--- Data ---
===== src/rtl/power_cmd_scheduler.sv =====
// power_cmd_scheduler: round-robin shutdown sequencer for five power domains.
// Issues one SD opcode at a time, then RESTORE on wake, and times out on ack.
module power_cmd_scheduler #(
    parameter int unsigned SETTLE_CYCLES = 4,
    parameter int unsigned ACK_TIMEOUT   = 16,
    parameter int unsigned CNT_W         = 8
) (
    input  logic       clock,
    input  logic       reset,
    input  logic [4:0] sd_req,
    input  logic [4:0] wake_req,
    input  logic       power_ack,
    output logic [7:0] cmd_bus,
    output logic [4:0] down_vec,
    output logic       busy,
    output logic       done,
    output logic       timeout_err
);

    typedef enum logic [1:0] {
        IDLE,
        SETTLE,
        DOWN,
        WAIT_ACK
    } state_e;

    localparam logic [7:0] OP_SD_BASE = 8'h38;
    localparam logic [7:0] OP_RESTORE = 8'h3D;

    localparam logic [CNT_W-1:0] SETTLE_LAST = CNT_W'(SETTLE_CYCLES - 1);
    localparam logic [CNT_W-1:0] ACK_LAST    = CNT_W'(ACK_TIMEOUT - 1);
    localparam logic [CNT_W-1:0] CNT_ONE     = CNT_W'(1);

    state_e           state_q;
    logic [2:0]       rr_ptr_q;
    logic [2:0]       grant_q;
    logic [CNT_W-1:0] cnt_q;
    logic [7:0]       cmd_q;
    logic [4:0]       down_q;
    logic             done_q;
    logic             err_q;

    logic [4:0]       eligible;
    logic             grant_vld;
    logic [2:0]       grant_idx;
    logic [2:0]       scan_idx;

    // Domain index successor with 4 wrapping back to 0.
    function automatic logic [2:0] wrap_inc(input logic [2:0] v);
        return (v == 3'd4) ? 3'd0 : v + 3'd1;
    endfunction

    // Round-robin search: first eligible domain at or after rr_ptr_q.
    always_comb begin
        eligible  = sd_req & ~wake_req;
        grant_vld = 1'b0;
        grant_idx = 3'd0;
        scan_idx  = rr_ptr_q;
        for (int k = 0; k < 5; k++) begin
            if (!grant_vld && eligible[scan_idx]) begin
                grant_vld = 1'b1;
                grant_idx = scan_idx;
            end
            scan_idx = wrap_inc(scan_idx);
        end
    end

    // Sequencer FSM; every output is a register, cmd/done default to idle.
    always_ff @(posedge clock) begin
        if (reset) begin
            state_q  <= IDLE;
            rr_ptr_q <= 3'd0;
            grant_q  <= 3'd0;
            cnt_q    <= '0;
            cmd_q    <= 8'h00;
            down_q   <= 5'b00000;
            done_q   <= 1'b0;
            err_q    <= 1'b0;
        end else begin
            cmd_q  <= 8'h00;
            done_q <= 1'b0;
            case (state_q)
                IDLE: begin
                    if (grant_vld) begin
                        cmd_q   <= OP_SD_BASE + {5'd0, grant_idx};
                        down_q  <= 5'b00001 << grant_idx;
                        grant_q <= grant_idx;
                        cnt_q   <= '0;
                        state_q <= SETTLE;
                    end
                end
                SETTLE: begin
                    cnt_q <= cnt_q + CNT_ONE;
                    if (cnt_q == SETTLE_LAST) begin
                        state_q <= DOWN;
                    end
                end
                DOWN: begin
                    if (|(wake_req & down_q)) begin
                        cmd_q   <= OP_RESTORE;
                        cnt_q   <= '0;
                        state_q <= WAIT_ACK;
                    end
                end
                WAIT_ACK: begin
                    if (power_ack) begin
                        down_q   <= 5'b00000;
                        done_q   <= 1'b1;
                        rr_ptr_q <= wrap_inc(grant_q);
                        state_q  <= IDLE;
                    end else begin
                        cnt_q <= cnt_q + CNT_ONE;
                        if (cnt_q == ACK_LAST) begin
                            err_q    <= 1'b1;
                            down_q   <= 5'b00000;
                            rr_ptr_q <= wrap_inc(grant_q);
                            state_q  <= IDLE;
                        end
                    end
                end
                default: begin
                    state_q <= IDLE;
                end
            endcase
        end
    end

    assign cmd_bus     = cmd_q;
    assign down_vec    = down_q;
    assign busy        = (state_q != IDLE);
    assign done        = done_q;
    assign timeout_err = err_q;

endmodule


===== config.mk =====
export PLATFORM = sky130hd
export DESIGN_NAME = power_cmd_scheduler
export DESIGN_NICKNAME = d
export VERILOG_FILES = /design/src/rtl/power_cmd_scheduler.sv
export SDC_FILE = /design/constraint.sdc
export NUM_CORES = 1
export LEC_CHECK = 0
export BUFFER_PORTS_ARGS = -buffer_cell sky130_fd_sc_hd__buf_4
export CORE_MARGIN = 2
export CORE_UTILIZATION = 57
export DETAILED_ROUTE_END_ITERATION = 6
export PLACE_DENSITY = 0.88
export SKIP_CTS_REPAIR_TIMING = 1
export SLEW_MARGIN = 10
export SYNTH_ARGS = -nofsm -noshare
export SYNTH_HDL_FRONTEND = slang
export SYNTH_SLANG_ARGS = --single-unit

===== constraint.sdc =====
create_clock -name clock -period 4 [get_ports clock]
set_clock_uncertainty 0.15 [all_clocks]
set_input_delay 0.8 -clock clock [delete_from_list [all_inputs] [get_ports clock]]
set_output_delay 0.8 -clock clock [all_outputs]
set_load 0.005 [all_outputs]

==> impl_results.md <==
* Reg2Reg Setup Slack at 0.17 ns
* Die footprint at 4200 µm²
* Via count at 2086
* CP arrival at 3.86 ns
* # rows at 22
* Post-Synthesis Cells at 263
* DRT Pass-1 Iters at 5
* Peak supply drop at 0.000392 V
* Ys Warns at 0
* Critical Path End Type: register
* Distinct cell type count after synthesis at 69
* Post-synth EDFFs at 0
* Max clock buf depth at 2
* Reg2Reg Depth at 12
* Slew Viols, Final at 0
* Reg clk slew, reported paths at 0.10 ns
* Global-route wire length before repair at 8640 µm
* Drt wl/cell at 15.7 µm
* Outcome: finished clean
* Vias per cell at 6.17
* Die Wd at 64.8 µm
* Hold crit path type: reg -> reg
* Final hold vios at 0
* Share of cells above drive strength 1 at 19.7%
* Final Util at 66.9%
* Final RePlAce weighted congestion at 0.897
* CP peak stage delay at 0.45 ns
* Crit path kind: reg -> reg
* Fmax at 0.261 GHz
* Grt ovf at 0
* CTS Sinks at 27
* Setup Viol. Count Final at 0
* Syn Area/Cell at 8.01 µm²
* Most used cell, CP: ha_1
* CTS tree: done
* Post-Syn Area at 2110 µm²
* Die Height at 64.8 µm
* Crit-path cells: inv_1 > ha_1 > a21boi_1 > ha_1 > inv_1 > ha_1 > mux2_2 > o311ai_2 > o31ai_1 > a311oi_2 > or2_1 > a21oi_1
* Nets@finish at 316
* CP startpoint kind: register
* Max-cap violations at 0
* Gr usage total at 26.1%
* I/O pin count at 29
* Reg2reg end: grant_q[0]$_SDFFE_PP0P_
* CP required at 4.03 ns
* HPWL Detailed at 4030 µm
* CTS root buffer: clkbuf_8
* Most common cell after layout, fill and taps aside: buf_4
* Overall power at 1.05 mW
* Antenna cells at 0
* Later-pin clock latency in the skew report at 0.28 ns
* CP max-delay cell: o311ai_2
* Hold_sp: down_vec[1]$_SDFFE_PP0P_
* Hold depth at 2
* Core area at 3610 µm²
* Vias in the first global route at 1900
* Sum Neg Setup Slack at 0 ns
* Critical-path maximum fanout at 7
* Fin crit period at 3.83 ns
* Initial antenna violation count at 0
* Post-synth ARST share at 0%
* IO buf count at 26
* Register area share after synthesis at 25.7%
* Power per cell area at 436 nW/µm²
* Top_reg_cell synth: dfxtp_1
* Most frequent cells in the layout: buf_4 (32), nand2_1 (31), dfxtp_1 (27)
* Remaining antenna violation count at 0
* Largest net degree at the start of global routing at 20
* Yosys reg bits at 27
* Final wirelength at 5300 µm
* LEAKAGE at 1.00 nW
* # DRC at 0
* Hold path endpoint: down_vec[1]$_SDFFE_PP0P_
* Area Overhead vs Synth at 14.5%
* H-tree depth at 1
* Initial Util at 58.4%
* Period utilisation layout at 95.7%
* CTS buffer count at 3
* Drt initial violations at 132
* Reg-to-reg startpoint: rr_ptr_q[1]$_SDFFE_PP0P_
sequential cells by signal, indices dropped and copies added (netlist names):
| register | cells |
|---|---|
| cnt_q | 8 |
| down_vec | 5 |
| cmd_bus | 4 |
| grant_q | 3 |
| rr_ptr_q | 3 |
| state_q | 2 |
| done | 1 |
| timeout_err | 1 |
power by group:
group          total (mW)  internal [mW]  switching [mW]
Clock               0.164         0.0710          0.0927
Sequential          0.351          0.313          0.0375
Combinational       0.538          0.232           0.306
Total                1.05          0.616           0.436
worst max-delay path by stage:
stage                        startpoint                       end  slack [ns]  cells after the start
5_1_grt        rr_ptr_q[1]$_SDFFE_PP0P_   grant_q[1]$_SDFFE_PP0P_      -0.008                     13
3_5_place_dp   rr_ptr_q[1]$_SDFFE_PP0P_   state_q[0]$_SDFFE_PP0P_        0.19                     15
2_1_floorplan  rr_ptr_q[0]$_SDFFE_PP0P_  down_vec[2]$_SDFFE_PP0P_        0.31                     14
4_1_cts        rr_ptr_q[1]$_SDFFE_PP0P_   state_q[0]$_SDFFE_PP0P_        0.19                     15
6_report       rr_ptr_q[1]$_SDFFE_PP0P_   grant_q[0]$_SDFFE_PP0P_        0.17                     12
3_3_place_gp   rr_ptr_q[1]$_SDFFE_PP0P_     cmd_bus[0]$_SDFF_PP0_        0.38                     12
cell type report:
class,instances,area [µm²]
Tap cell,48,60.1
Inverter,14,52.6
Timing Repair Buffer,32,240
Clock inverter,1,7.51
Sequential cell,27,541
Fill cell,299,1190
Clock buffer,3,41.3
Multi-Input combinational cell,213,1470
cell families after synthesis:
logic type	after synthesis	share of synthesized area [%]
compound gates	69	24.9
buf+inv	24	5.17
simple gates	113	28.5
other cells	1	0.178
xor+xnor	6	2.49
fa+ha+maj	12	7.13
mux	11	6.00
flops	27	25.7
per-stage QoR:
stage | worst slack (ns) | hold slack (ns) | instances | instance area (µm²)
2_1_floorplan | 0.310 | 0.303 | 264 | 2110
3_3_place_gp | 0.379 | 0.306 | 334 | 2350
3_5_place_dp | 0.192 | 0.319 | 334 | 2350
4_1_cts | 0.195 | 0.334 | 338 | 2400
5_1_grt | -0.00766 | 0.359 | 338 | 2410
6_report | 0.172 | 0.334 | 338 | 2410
---
● **What you need to do**
Above are some records; copy exactly the lines from the one with "export SYNTH_ARGS = -nofsm -noshare" through the one with "congestion at 0.897", both included, and no others.

● **Solution below**
export SYNTH_ARGS = -nofsm -noshare
export SYNTH_HDL_FRONTEND = slang
export SYNTH_SLANG_ARGS = --single-unit

===== constraint.sdc =====
create_clock -name clock -period 4 [get_ports clock]
set_clock_uncertainty 0.15 [all_clocks]
set_input_delay 0.8 -clock clock [delete_from_list [all_inputs] [get_ports clock]]
set_output_delay 0.8 -clock clock [all_outputs]
set_load 0.005 [all_outputs]

==> impl_results.md <==
* Reg2Reg Setup Slack at 0.17 ns
* Die footprint at 4200 µm²
* Via count at 2086
* CP arrival at 3.86 ns
* # rows at 22
* Post-Synthesis Cells at 263
* DRT Pass-1 Iters at 5
* Peak supply drop at 0.000392 V
* Ys Warns at 0
* Critical Path End Type: register
* Distinct cell type count after synthesis at 69
* Post-synth EDFFs at 0
* Max clock buf depth at 2
* Reg2Reg Depth at 12
* Slew Viols, Final at 0
* Reg clk slew, reported paths at 0.10 ns
* Global-route wire length before repair at 8640 µm
* Drt wl/cell at 15.7 µm
* Outcome: finished clean
* Vias per cell at 6.17
* Die Wd at 64.8 µm
* Hold crit path type: reg -> reg
* Final hold vios at 0
* Share of cells above drive strength 1 at 19.7%
* Final Util at 66.9%
* Final RePlAce weighted congestion at 0.897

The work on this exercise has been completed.